### TASK DETAILS
Return, exactly and in full, the lines of the records below starting at the one with "localparam logic [63:0] SERIES_DIVISORS" and ending at the one with "logic [63:0] r;", and no other lines.

===== INPUT MATERIAL =====

<file path="src/rtl/gauge_pie_pixel_shader_assert.svh">
// ----------------------------------------------------------------------------
// Pie gauge pixel shader assertion macros
// Concurrent checks that compile away when SYNTHESIS is defined.
// ----------------------------------------------------------------------------
`ifndef GAUGE_PIE_PIXEL_SHADER_ASSERT_SVH
`define GAUGE_PIE_PIXEL_SHADER_ASSERT_SVH

`ifndef SYNTHESIS
// Same-cycle implication, checked while out of reset.
`define GPS_ASSERT_IMPL(label, clk, rst_n, ante, cons) \
    label: assert property (@(posedge clk) disable iff (!rst_n) (ante) |-> (cons)) \
        else $error("gauge pie pixel shader: same-cycle check failed");
// Next-cycle implication, checked while out of reset.
`define GPS_ASSERT_NEXT(label, clk, rst_n, ante, cons) \
    label: assert property (@(posedge clk) disable iff (!rst_n) (ante) |=> (cons)) \
        else $error("gauge pie pixel shader: next-cycle check failed");
`else
`define GPS_ASSERT_IMPL(label, clk, rst_n, ante, cons)
`define GPS_ASSERT_NEXT(label, clk, rst_n, ante, cons)
`endif

`endif

</file>
<file path="src/rtl/gps_pkg.sv">
// ----------------------------------------------------------------------------
// Pie gauge pixel shader package
// Widths, class and register codes, and the quarter-wave sine table.
// ----------------------------------------------------------------------------
`timescale 1ns / 1ps

package gps_pkg;

    localparam int MAX_RADIUS         = 63;
    localparam int SCREEN_COLUMNS     = 320;
    localparam int SCREEN_ROWS        = 240;
    localparam int TRIG_FRACTION_BITS = 15;
    localparam int QUARTER_DEGREES    = 90;
    localparam int HALF_DEGREES       = 180;
    localparam int TRIG_SHIFT         = 30 - TRIG_FRACTION_BITS;

    localparam logic [63:0] Q30_ONE        = 64'd1073741824;
    localparam logic [63:0] ANGLE_STEP_Q30 = 64'd18740330;
    localparam logic [63:0] TRIG_ONE       = 64'd1 << TRIG_FRACTION_BITS;
    localparam logic [63:0] SERIES_DIVISORS [0:5] =
        '{64'd156, 64'd110, 64'd72, 64'd42, 64'd20, 64'd6};

    // Pixel classes
    localparam logic [1:0] CLASS_NONE       = 2'd0;
    localparam logic [1:0] CLASS_BACKGROUND = 2'd1;
    localparam logic [1:0] CLASS_FILL       = 2'd2;
    localparam logic [1:0] CLASS_OUTLINE    = 2'd3;

    // Configuration register indexes
    localparam logic [1:0] REG_GAUGE_RADIUS     = 2'd0;
    localparam logic [1:0] REG_BACKGROUND_COLOR = 2'd1;
    localparam logic [1:0] REG_FILL_COLOR       = 2'd2;
    localparam logic [1:0] REG_OUTLINE_COLOR    = 2'd3;

    localparam logic [5:0]  RESET_RADIUS           = 6'd30;
    localparam logic [15:0] RESET_BACKGROUND_COLOR = 16'h7BEF;
    localparam logic [15:0] RESET_FILL_COLOR       = 16'hF800;
    localparam logic [15:0] RESET_OUTLINE_COLOR    = 16'hFFFF;

    typedef logic [TRIG_FRACTION_BITS:0] trig_t;
    typedef trig_t trig_table_t [0:QUARTER_DEGREES];

    typedef struct packed {
        logic [5:0]  gauge_radius;
        logic [15:0] background_color;
        logic [15:0] fill_color;
        logic [15:0] outline_color;
    } gps_cfg_t;

    typedef struct packed {
        logic [8:0]        center_x;
        logic [7:0]        center_y;
        logic signed [6:0] offset_x;
        logic signed [6:0] offset_y;
        logic [7:0]        fill_degrees;
    } gps_item_t;

    typedef struct packed {
        logic        write_enable;
        logic [8:0]  out_x;
        logic [7:0]  out_y;
        logic [1:0]  pixel_class;
        logic [15:0] pixel_color;
    } gps_result_t;

    // Sine of 0..90 degrees: Q30 series, rounded half up to the table precision,
    // capped at one. Evaluated at elaboration only.
    function automatic trig_table_t build_sin_table();
        trig_table_t tbl;
        logic [63:0] x;
        logic [63:0] x2;
        logic [63:0] t;
        logic [63:0] s;
        logic [63:0] r;
        for (int k = 0; k <= QUARTER_DEGREES; k++)
        begin
            x  = 64'(k) * ANGLE_STEP_Q30;
            x2 = (x * x) >> 30;
            t  = Q30_ONE;
            for (int i = 0; i < 6; i++)
            begin
                t = Q30_ONE - (((x2 * t) >> 30) / SERIES_DIVISORS[i]);
            end
            s = (x * t) >> 30;
            r = (s + (64'd1 << (TRIG_SHIFT - 1))) >> TRIG_SHIFT;
            if (r > TRIG_ONE)
            begin
                r = TRIG_ONE;
            end
            tbl[k] = r[TRIG_FRACTION_BITS:0];
        end
        return tbl;
    endfunction

    localparam trig_table_t SIN_TABLE = build_sin_table();

endpackage

</file>
<file path="src/rtl/gauge_pie_pixel_shader.sv">
// ----------------------------------------------------------------------------
// Pie gauge pixel shader
// Classifies one pixel of a round pie gauge and picks its color and address.
// ----------------------------------------------------------------------------
//
//  channel  | handshake                  | payload
//  ---------+----------------------------+------------------------------------
//  input    | in_valid / in_stall        | center_x, center_y, offset_x,
//           |                            | offset_y, fill_degrees
//  result   | out_valid / out_stall      | write_enable, out_x, out_y,
//           |                            | pixel_class, pixel_color
//  config   | cfg_valid / cfg_ready      | cfg_index, cfg_data
//
//  One word in and one word out per cycle while out_stall is low. A word
//  passes the input register, then classifier logic into the result register.
//  Reset (rst_n low, asynchronous) empties both stages and loads the default
//  radius and colors; the config port is always ready.
//  A stall on the result side freezes the result register; the input stage
//  keeps accepting until it too is full, then in_stall rises.
//
`timescale 1ns / 1ps
`include "gauge_pie_pixel_shader_assert.svh"

module gauge_pie_pixel_shader
    import gps_pkg::*;
(
    input  logic        clk,
    input  logic        rst_n,

    input  logic        in_valid,
    output logic        in_stall,
    input  logic [8:0]  center_x,
    input  logic [7:0]  center_y,
    input  logic signed [6:0] offset_x,
    input  logic signed [6:0] offset_y,
    input  logic [7:0]  fill_degrees,

    output logic        out_valid,
    input  logic        out_stall,
    output logic        write_enable,
    output logic [8:0]  out_x,
    output logic [7:0]  out_y,
    output logic [1:0]  pixel_class,
    output logic [15:0] pixel_color,

    input  logic        cfg_valid,
    output logic        cfg_ready,
    input  logic [1:0]  cfg_index,
    input  logic [15:0] cfg_data
);

    gps_cfg_t    cfg_reg;
    gps_cfg_t    cfg_next;

    logic        s1_valid_reg;
    logic        s1_valid_next;
    gps_item_t   s1_item_reg;
    gps_item_t   s1_item_next;

    logic        s2_valid_reg;
    logic        s2_valid_next;
    gps_result_t s2_result_reg;
    gps_result_t s2_result_next;

    gps_result_t result;
    logic        in_accept;
    logic        s2_load;

    // ------------------------------------------------------------------
    // Configuration registers: always ready, unknown indexes dropped
    // ------------------------------------------------------------------
    assign cfg_ready = 1'b1;

    always_comb
    begin
        cfg_next = cfg_reg;
        if (cfg_valid && cfg_ready)
        begin
            case (cfg_index)
                REG_GAUGE_RADIUS:     cfg_next.gauge_radius     = cfg_data[5:0];
                REG_BACKGROUND_COLOR: cfg_next.background_color = cfg_data;
                REG_FILL_COLOR:       cfg_next.fill_color       = cfg_data;
                REG_OUTLINE_COLOR:    cfg_next.outline_color    = cfg_data;
                default:              cfg_next = cfg_reg;
            endcase
        end
    end

    always_ff @(posedge clk or negedge rst_n)
    begin
        if (!rst_n)
        begin
            cfg_reg.gauge_radius     <= RESET_RADIUS;
            cfg_reg.background_color <= RESET_BACKGROUND_COLOR;
            cfg_reg.fill_color       <= RESET_FILL_COLOR;
            cfg_reg.outline_color    <= RESET_OUTLINE_COLOR;
        end
        else
        begin
            cfg_reg <= cfg_next;
        end
    end

    // ------------------------------------------------------------------
    // Pipeline control: advance the result stage when it is empty or being
    // drained; stall the input only when both stages hold a word.
    // ------------------------------------------------------------------
    assign s2_load   = s1_valid_reg && (!s2_valid_reg || !out_stall);
    assign in_stall  = s1_valid_reg && s2_valid_reg && out_stall;
    assign in_accept = in_valid && !in_stall;

    always_comb
    begin
        s1_valid_next = s1_valid_reg;
        s1_item_next  = s1_item_reg;
        if (in_accept)
        begin
            s1_valid_next         = 1'b1;
            s1_item_next.center_x     = center_x;
            s1_item_next.center_y     = center_y;
            s1_item_next.offset_x     = offset_x;
            s1_item_next.offset_y     = offset_y;
            s1_item_next.fill_degrees = fill_degrees;
        end
        else if (s2_load)
        begin
            s1_valid_next = 1'b0;
        end
    end

    always_comb
    begin
        s2_valid_next  = s2_valid_reg;
        s2_result_next = s2_result_reg;
        if (s2_load)
        begin
            s2_valid_next  = 1'b1;
            s2_result_next = result;
        end
        else if (!out_stall)
        begin
            s2_valid_next = 1'b0;
        end
    end

    // Control bits reset; payload holds whatever it had
    always_ff @(posedge clk or negedge rst_n)
    begin
        if (!rst_n)
        begin
            s1_valid_reg <= 1'b0;
            s2_valid_reg <= 1'b0;
        end
        else
        begin
            s1_valid_reg <= s1_valid_next;
            s2_valid_reg <= s2_valid_next;
        end
    end

    always_ff @(posedge clk)
    begin
        s1_item_reg   <= s1_item_next;
        s2_result_reg <= s2_result_next;
    end

    // ------------------------------------------------------------------
    // Classification between the two registers
    // ------------------------------------------------------------------
    gps_classifier u_classifier
    (
        .item   (s1_item_reg),
        .cfg    (cfg_reg),
        .result (result)
    );

    assign out_valid    = s2_valid_reg;
    assign write_enable = s2_result_reg.write_enable;
    assign out_x        = s2_result_reg.out_x;
    assign out_y        = s2_result_reg.out_y;
    assign pixel_class  = s2_result_reg.pixel_class;
    assign pixel_color  = s2_result_reg.pixel_color;

    // ------------------------------------------------------------------
    // Checks
    // ------------------------------------------------------------------
    `GPS_ASSERT_IMPL(a_stall_only_when_full, clk, rst_n, in_stall,
        s1_valid_reg && s2_valid_reg)
    `GPS_ASSERT_NEXT(a_input_word_held, clk, rst_n, s1_valid_reg && !s2_load,
        s1_valid_reg)
    `GPS_ASSERT_IMPL(a_write_needs_class, clk, rst_n, out_valid && write_enable,
        pixel_class != CLASS_NONE)
    `GPS_ASSERT_IMPL(a_write_on_screen, clk, rst_n, out_valid && write_enable,
        (out_x < 9'(SCREEN_COLUMNS)) && (out_y < 8'(SCREEN_ROWS)))
    `GPS_ASSERT_IMPL(a_none_is_blank, clk, rst_n,
        out_valid && (pixel_class == CLASS_NONE),
        (pixel_color == 16'h0000) && !write_enable)

endmodule

</file>
<file path="src/rtl/gps_classifier.sv">
// ----------------------------------------------------------------------------
// Pie gauge pixel classifier
// Outline, fill, background or none for one pixel, plus its screen address.
// ----------------------------------------------------------------------------
`timescale 1ns / 1ps

module gps_classifier
    import gps_pkg::*;
(
    input  gps_item_t   item,
    input  gps_cfg_t    cfg,
    output gps_result_t result
);

    logic [5:0]         radius;
    logic [7:0]         fill_clamped;
    logic [6:0]         adx;
    logic [6:0]         ady;
    logic [12:0]        dx_sq;
    logic [12:0]        dy_sq;
    logic [11:0]        r_sq;
    logic [11:0]        remain;
    logic [15:0]        four_remain;
    logic [7:0]         lo;
    logic [7:0]         hi;
    logic [15:0]        lo_sq;
    logic [15:0]        hi_sq;
    logic               on_outline;
    logic               in_disc;
    logic               in_half;
    logic               upper_quadrant;
    logic [6:0]         sin_index;
    logic [6:0]         cos_index;
    logic signed [17:0] sin_val;
    logic signed [17:0] cos_val;
    logic signed [24:0] prod_s;
    logic signed [24:0] prod_c;
    logic signed [25:0] cross_term;
    logic               in_slice;
    logic [1:0]         cls;
    logic [15:0]        color;
    logic signed [10:0] px;
    logic signed [9:0]  py;
    logic               on_screen;

    // The 6-bit radius never exceeds MAX_RADIUS, so no clamp is needed.
    assign radius       = cfg.gauge_radius;
    assign fill_clamped = (item.fill_degrees > 8'(HALF_DEGREES)) ? 8'(HALF_DEGREES)
                                                                  : item.fill_degrees;

    assign adx = item.offset_x[6] ? 7'(-item.offset_x) : 7'(item.offset_x);
    assign ady = item.offset_y[6] ? 7'(-item.offset_y) : 7'(item.offset_y);

    assign dx_sq = 13'(adx * adx);
    assign dy_sq = 13'(ady * ady);
    assign r_sq  = 12'(radius * radius);

    // Outline: |dy| is the rounded chord height, checked on doubled values
    assign remain      = r_sq - dx_sq[11:0];
    assign four_remain = {2'b00, remain, 2'b00};
    assign lo          = {ady, 1'b0} - 8'd1;
    assign hi          = {ady, 1'b0} + 8'd1;
    assign lo_sq       = 16'(lo * lo);
    assign hi_sq       = 16'(hi * hi);

    always_comb
    begin
        on_outline = 1'b0;
        if ({1'b0, adx} <= {2'b00, radius})
        begin
            if (ady == 7'd0)
            begin
                on_outline = (remain == 12'd0);
            end
            else
            begin
                on_outline = (lo_sq <= four_remain) && (four_remain < hi_sq);
            end
        end
    end

    assign in_disc = ({1'b0, dx_sq} + {1'b0, dy_sq}) <= {2'b00, r_sq};
    assign in_half = (!item.offset_y[6] && (item.offset_y != 7'sd0)) ||
                     ((item.offset_y == 7'sd0) && !item.offset_x[6] &&
                      (item.offset_x != 7'sd0));

    // Fold the fill angle onto the quarter-wave table
    assign upper_quadrant = fill_clamped > 8'(QUARTER_DEGREES);
    assign sin_index = upper_quadrant ? 7'(8'(HALF_DEGREES) - fill_clamped)
                                      : fill_clamped[6:0];
    assign cos_index = upper_quadrant ? 7'(fill_clamped - 8'(QUARTER_DEGREES))
                                      : 7'(8'(QUARTER_DEGREES) - fill_clamped);
    assign sin_val = $signed({2'b00, SIN_TABLE[sin_index]});
    assign cos_val = upper_quadrant ? -$signed({2'b00, SIN_TABLE[cos_index]})
                                    :  $signed({2'b00, SIN_TABLE[cos_index]});

    assign prod_s     = 25'(item.offset_x) * 25'(sin_val);
    assign prod_c     = 25'(item.offset_y) * 25'(cos_val);
    assign cross_term = 26'(prod_s) - 26'(prod_c);
    assign in_slice   = !cross_term[25];

    always_comb
    begin
        if (on_outline)
        begin
            cls   = CLASS_OUTLINE;
            color = cfg.outline_color;
        end
        else if (in_disc && in_half && in_slice)
        begin
            cls   = CLASS_FILL;
            color = cfg.fill_color;
        end
        else if (in_disc)
        begin
            cls   = CLASS_BACKGROUND;
            color = cfg.background_color;
        end
        else
        begin
            cls   = CLASS_NONE;
            color = 16'h0000;
        end
    end

    assign px = $signed({2'b00, item.center_x}) + 11'(item.offset_x);
    assign py = $signed({2'b00, item.center_y}) + 10'(item.offset_y);
    assign on_screen = !px[10] && (px[9:0] < 10'(SCREEN_COLUMNS)) &&
                       !py[9]  && (py[8:0] < 9'(SCREEN_ROWS));

    always_comb
    begin
        result.pixel_class  = cls;
        result.pixel_color  = color;
        result.write_enable = (cls != CLASS_NONE) && on_screen;
        result.out_x        = result.write_enable ? px[8:0] : 9'd0;
        result.out_y        = result.write_enable ? py[7:0] : 8'd0;
    end

endmodule

</file>
<file path="config.mk">
export PLATFORM = sky130hd
export DESIGN_NAME = gauge_pie_pixel_shader
export DESIGN_NICKNAME = d
export VERILOG_FILES = /design/src/rtl/gps_pkg.sv /design/src/rtl/gauge_pie_pixel_shader.sv /design/src/rtl/gps_classifier.sv
export VERILOG_INCLUDE_DIRS = /design/src /design/src/rtl
export SDC_FILE = /design/constraint.sdc
export NUM_CORES = 1
export LEC_CHECK = 0
export ABC_AREA = 1
export BUFFER_PORTS_ARGS = -buffer_cell sky130_fd_sc_hd__buf_2
export CAP_MARGIN = 40
export CORE_UTILIZATION = 24
export CTS_CLUSTER_SIZE = 14
export DETAILED_ROUTE_END_ITERATION = 8
export SYNTH_ARGS = -nofsm -noshare
export SYNTH_HDL_FRONTEND = slang
export SYNTH_SLANG_ARGS = --single-unit
</file>
<file path="constraint.sdc">
create_clock -name clk -period 12.1 [get_ports clk]
set_clock_uncertainty 0.2 [all_clocks]
set_input_delay 3.025 -clock clk [delete_from_list [all_inputs] [get_ports clk]]
set_output_delay 3.025 -clock clk [all_outputs]
set_load 0.02 [all_outputs]
</file>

=====

### RESULT
    localparam logic [63:0] SERIES_DIVISORS [0:5] =
        '{64'd156, 64'd110, 64'd72, 64'd42, 64'd20, 64'd6};

    // Pixel classes
    localparam logic [1:0] CLASS_NONE       = 2'd0;
    localparam logic [1:0] CLASS_BACKGROUND = 2'd1;
    localparam logic [1:0] CLASS_FILL       = 2'd2;
    localparam logic [1:0] CLASS_OUTLINE    = 2'd3;

    // Configuration register indexes
    localparam logic [1:0] REG_GAUGE_RADIUS     = 2'd0;
    localparam logic [1:0] REG_BACKGROUND_COLOR = 2'd1;
    localparam logic [1:0] REG_FILL_COLOR       = 2'd2;
    localparam logic [1:0] REG_OUTLINE_COLOR    = 2'd3;

    localparam logic [5:0]  RESET_RADIUS           = 6'd30;
    localparam logic [15:0] RESET_BACKGROUND_COLOR = 16'h7BEF;
    localparam logic [15:0] RESET_FILL_COLOR       = 16'hF800;
    localparam logic [15:0] RESET_OUTLINE_COLOR    = 16'hFFFF;

    typedef logic [TRIG_FRACTION_BITS:0] trig_t;
    typedef trig_t trig_table_t [0:QUARTER_DEGREES];

    typedef struct packed {
        logic [5:0]  gauge_radius;
        logic [15:0] background_color;
        logic [15:0] fill_color;
        logic [15:0] outline_color;
    } gps_cfg_t;

    typedef struct packed {
        logic [8:0]        center_x;
        logic [7:0]        center_y;
        logic signed [6:0] offset_x;
        logic signed [6:0] offset_y;
        logic [7:0]        fill_degrees;
    } gps_item_t;

    typedef struct packed {
        logic        write_enable;
        logic [8:0]  out_x;
        logic [7:0]  out_y;
        logic [1:0]  pixel_class;
        logic [15:0] pixel_color;
    } gps_result_t;

    // Sine of 0..90 degrees: Q30 series, rounded half up to the table precision,
    // capped at one. Evaluated at elaboration only.
    function automatic trig_table_t build_sin_table();
        trig_table_t tbl;
        logic [63:0] x;
        logic [63:0] x2;
        logic [63:0] t;
        logic [63:0] s;
        logic [63:0] r;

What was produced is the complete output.